◆ **Assignment**: Look through the material and copy each line holding "VoiceNote".

◆ **Data for this exercise**:
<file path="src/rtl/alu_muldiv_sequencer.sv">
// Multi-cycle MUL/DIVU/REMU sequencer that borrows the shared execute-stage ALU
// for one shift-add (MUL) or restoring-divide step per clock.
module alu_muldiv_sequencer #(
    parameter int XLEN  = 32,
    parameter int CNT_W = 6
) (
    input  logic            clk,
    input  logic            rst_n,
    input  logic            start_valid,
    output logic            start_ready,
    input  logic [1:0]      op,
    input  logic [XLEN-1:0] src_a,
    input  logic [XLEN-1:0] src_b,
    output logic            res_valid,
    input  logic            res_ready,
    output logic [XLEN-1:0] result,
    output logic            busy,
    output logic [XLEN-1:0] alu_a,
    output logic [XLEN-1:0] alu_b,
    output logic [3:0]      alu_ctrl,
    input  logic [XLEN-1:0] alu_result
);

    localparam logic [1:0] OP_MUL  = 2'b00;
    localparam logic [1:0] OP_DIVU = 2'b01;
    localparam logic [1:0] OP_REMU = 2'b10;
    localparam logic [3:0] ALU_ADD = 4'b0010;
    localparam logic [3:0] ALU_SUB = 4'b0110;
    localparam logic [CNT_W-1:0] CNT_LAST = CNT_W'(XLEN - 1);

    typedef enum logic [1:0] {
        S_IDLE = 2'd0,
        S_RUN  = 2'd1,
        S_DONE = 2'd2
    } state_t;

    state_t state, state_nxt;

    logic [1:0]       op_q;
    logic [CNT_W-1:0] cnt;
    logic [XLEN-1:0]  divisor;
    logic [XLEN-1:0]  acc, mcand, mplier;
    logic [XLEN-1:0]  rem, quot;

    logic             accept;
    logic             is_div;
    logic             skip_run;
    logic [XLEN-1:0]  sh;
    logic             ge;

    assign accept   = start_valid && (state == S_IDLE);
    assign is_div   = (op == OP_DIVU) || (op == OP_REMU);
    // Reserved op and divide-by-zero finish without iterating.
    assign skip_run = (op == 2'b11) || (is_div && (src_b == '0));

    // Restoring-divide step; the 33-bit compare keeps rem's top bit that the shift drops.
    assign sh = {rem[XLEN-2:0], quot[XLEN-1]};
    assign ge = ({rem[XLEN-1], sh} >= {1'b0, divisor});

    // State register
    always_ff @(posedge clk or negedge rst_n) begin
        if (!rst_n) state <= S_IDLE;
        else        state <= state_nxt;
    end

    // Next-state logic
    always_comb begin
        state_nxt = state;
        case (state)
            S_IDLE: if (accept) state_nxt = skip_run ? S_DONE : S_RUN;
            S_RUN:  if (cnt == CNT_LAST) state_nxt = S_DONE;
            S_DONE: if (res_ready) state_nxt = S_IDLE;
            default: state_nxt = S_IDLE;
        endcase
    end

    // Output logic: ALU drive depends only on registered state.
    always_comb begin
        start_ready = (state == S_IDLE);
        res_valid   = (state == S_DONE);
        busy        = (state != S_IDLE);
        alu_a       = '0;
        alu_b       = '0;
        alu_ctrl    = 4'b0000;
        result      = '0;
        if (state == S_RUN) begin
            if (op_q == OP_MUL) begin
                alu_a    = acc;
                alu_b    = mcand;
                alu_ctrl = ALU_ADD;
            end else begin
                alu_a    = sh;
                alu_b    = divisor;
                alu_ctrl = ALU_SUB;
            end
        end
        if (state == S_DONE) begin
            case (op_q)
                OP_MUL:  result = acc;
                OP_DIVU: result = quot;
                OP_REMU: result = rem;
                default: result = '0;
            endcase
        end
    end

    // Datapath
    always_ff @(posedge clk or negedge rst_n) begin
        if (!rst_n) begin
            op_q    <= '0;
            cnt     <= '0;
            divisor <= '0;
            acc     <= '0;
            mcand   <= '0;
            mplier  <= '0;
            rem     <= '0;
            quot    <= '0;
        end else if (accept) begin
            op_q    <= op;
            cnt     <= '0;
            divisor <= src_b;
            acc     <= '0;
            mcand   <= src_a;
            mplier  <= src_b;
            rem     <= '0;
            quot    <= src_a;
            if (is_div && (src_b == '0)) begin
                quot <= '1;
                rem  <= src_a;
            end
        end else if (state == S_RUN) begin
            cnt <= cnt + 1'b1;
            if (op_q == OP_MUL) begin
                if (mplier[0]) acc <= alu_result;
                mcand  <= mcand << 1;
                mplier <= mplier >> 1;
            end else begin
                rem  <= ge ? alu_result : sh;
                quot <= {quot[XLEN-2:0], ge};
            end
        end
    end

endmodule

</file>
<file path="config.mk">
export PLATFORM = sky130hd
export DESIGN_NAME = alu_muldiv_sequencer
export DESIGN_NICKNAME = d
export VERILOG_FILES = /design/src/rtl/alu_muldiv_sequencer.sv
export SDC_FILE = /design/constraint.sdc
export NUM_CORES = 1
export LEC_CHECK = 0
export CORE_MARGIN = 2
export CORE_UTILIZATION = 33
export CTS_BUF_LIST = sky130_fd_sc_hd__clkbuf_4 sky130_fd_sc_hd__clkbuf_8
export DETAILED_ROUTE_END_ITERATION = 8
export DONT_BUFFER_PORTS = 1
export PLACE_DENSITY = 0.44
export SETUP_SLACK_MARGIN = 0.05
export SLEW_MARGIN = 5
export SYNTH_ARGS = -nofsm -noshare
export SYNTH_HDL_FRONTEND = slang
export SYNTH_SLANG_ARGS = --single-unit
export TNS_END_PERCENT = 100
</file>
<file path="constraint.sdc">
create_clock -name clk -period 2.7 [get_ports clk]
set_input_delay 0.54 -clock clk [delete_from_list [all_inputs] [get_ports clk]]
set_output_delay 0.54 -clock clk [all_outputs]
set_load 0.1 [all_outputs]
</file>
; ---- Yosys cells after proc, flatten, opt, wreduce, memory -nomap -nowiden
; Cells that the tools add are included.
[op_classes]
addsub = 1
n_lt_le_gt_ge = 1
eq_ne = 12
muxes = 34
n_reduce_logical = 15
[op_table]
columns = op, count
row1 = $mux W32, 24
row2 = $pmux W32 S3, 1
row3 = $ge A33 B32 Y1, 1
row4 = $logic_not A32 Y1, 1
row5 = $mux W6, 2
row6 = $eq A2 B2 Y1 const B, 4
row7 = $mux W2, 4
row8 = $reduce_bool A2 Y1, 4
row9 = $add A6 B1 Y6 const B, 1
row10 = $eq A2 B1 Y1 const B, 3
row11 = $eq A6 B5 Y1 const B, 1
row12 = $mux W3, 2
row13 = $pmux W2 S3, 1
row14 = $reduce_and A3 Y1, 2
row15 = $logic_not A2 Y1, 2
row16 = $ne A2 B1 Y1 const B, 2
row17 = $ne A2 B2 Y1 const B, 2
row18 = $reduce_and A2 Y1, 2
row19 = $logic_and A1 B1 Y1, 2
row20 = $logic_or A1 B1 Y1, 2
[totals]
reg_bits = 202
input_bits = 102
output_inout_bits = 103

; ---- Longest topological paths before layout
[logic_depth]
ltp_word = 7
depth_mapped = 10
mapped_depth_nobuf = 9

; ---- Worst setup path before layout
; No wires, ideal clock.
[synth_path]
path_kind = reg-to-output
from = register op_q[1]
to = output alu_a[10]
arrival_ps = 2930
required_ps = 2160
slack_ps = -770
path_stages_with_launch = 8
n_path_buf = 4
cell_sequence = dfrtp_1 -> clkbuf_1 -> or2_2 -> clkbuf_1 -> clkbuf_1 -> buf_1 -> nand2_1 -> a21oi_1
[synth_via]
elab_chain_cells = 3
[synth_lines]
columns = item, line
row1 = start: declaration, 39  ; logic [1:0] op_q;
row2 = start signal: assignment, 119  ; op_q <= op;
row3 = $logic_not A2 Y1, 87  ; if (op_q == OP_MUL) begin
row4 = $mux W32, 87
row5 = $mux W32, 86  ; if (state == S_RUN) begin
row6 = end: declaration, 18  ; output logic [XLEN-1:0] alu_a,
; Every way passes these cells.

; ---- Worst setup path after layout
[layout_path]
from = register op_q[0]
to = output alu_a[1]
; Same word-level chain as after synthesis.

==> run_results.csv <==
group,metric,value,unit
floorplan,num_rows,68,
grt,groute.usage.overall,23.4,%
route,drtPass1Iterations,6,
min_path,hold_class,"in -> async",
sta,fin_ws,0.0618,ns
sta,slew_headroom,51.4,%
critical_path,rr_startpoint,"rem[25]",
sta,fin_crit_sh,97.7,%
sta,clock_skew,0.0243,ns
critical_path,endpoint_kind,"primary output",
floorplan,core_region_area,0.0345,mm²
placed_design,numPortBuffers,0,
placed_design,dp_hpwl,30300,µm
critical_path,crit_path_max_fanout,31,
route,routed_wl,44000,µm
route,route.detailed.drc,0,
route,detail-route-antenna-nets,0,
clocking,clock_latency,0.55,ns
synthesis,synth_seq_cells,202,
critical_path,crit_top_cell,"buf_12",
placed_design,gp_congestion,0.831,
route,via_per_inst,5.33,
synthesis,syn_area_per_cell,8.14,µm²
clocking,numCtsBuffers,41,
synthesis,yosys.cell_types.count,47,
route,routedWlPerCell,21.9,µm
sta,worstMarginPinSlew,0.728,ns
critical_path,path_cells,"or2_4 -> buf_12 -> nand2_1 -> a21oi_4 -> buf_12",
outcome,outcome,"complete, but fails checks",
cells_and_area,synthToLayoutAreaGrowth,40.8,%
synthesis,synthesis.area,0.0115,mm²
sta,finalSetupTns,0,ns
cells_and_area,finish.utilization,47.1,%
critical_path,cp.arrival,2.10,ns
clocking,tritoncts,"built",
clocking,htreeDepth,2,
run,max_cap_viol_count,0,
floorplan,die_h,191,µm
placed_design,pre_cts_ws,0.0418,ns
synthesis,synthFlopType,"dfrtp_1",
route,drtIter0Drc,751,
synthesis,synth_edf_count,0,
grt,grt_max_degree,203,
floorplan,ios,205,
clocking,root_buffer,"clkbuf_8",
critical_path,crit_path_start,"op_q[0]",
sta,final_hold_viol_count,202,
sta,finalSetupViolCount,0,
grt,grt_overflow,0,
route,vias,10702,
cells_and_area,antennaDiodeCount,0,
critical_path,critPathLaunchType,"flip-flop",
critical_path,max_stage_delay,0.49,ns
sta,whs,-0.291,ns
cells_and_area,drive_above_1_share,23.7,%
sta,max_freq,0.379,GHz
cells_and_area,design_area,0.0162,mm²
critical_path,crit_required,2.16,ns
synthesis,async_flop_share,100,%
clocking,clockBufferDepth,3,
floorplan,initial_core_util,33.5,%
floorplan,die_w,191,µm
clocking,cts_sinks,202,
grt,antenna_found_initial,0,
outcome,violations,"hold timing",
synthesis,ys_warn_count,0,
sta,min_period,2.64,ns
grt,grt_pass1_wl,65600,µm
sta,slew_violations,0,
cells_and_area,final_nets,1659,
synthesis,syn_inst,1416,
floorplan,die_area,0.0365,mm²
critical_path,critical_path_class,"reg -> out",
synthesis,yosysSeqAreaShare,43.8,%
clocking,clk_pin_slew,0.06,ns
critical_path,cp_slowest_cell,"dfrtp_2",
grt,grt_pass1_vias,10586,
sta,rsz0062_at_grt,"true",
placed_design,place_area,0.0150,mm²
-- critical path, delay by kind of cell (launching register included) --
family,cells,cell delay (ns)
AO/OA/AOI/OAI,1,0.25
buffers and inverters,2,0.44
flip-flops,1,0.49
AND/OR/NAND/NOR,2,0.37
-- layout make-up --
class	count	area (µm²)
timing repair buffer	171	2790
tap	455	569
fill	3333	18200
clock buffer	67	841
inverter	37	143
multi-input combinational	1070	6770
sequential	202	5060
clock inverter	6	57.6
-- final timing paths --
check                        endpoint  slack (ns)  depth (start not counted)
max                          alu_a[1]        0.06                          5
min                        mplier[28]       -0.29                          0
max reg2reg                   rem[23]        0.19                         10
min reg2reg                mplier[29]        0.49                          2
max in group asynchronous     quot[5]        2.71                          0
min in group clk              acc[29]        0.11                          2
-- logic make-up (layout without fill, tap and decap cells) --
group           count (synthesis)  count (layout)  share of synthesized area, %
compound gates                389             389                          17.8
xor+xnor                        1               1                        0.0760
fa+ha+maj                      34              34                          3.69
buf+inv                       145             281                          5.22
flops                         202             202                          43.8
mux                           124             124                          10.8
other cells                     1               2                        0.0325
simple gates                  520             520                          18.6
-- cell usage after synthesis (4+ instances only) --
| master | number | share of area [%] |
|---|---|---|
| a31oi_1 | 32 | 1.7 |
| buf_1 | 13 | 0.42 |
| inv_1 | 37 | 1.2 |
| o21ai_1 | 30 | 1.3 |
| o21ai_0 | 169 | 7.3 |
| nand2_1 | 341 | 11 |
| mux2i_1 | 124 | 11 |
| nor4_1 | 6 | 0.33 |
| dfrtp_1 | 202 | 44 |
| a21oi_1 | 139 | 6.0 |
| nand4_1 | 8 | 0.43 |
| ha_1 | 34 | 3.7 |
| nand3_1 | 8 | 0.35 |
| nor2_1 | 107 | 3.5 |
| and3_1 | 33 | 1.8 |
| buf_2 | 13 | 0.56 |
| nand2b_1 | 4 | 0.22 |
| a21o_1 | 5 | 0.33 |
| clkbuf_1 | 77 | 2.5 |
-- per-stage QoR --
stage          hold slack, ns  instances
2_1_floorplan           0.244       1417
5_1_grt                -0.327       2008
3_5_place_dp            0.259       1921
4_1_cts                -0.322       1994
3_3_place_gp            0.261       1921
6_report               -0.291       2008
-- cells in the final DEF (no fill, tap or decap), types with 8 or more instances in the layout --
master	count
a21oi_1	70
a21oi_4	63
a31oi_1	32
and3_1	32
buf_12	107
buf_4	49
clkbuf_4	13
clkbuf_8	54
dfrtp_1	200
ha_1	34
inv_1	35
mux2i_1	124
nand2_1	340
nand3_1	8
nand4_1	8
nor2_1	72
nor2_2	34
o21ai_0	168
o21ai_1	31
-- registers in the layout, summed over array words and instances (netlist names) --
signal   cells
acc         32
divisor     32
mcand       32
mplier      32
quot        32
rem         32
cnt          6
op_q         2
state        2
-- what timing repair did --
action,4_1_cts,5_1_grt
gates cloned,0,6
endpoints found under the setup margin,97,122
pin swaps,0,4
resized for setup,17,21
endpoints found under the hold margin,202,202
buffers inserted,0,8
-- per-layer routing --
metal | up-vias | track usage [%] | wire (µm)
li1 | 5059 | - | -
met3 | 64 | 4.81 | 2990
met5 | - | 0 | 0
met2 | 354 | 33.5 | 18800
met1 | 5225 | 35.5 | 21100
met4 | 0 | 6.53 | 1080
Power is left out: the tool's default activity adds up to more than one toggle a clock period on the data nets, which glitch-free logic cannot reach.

--

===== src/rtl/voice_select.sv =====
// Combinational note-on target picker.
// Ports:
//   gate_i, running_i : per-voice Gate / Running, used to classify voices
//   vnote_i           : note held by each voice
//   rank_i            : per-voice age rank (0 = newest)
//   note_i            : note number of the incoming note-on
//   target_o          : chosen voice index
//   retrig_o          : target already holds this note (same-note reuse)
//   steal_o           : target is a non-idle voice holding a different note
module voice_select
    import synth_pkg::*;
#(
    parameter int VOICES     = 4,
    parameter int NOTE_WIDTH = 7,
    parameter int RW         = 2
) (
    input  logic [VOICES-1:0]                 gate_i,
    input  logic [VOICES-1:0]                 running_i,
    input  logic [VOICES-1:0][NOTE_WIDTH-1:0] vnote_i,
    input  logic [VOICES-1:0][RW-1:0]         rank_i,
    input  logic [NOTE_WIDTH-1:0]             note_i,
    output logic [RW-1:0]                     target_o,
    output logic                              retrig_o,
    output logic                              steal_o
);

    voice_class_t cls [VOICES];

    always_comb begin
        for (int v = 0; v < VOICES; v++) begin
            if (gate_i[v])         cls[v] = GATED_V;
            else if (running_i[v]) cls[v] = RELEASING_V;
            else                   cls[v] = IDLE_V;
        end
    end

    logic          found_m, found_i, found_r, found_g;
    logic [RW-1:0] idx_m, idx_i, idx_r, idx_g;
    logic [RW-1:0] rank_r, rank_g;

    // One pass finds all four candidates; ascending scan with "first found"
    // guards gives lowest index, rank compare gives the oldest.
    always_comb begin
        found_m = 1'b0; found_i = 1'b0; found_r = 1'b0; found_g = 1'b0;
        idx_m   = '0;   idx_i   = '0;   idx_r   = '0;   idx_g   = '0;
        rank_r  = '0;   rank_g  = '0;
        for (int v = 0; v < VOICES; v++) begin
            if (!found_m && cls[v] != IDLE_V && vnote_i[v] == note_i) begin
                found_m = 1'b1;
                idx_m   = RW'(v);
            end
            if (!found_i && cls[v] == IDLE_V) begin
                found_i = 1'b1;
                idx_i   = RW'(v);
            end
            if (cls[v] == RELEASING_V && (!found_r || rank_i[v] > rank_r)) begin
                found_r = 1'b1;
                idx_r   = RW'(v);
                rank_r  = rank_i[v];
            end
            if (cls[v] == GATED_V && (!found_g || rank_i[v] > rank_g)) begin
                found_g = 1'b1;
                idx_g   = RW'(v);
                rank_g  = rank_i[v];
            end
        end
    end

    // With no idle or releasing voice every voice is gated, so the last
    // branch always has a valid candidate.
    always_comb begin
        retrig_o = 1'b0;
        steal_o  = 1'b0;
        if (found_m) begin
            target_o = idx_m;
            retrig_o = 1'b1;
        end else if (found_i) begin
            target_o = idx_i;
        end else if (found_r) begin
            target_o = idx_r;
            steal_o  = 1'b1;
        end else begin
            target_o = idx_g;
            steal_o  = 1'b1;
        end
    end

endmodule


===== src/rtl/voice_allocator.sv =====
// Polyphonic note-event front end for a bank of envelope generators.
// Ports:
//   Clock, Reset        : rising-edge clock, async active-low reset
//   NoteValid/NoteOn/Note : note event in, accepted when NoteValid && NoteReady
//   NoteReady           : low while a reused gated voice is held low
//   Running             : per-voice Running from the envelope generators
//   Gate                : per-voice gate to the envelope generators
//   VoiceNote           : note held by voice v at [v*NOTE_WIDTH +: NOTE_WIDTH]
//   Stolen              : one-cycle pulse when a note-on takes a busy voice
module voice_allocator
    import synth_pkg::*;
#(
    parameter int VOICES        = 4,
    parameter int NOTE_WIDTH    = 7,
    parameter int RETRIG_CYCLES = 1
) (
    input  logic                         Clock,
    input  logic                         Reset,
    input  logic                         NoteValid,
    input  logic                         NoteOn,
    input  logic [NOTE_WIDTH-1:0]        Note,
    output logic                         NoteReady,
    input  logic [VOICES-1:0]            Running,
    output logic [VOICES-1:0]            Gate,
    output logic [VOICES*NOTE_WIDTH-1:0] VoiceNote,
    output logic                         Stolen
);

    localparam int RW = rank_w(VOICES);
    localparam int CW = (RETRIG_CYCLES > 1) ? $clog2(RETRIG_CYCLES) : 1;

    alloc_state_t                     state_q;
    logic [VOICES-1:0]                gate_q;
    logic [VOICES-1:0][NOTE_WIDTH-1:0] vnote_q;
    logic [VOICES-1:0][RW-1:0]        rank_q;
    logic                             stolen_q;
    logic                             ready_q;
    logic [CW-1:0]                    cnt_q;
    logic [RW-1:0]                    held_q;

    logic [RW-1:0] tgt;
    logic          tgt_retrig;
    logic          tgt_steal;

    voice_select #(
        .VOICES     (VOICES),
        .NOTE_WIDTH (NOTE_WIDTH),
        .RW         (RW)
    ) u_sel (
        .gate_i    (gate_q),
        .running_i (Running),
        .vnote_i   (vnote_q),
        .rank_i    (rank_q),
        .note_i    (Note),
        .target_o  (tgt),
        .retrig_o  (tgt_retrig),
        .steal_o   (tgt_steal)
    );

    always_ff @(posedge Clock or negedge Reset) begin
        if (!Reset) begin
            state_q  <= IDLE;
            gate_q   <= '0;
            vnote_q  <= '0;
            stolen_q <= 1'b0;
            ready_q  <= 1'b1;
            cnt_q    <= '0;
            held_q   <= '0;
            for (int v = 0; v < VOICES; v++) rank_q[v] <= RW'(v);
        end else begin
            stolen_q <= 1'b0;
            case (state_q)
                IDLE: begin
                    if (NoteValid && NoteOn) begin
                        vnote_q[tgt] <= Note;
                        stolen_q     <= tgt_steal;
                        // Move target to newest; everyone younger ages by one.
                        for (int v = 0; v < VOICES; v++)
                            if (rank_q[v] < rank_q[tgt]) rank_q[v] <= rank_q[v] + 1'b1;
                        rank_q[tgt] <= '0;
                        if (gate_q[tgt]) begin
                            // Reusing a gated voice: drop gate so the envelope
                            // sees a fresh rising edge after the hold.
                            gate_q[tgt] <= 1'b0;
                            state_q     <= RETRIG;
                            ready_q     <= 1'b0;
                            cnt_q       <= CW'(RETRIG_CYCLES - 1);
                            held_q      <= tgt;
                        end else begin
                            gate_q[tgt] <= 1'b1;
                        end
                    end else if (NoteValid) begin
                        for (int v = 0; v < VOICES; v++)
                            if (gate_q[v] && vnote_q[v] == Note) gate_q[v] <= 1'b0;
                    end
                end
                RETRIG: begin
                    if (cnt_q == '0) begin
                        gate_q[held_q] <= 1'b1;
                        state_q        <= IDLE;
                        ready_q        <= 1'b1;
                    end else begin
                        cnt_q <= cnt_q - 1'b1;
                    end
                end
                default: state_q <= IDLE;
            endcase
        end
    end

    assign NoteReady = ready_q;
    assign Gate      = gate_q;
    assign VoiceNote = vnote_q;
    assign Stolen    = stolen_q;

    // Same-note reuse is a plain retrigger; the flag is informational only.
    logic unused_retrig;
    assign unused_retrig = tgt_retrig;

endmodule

◆ **Solution**:
//   VoiceNote           : note held by voice v at [v*NOTE_WIDTH +: NOTE_WIDTH]
    output logic [VOICES*NOTE_WIDTH-1:0] VoiceNote,
    assign VoiceNote = vnote_q;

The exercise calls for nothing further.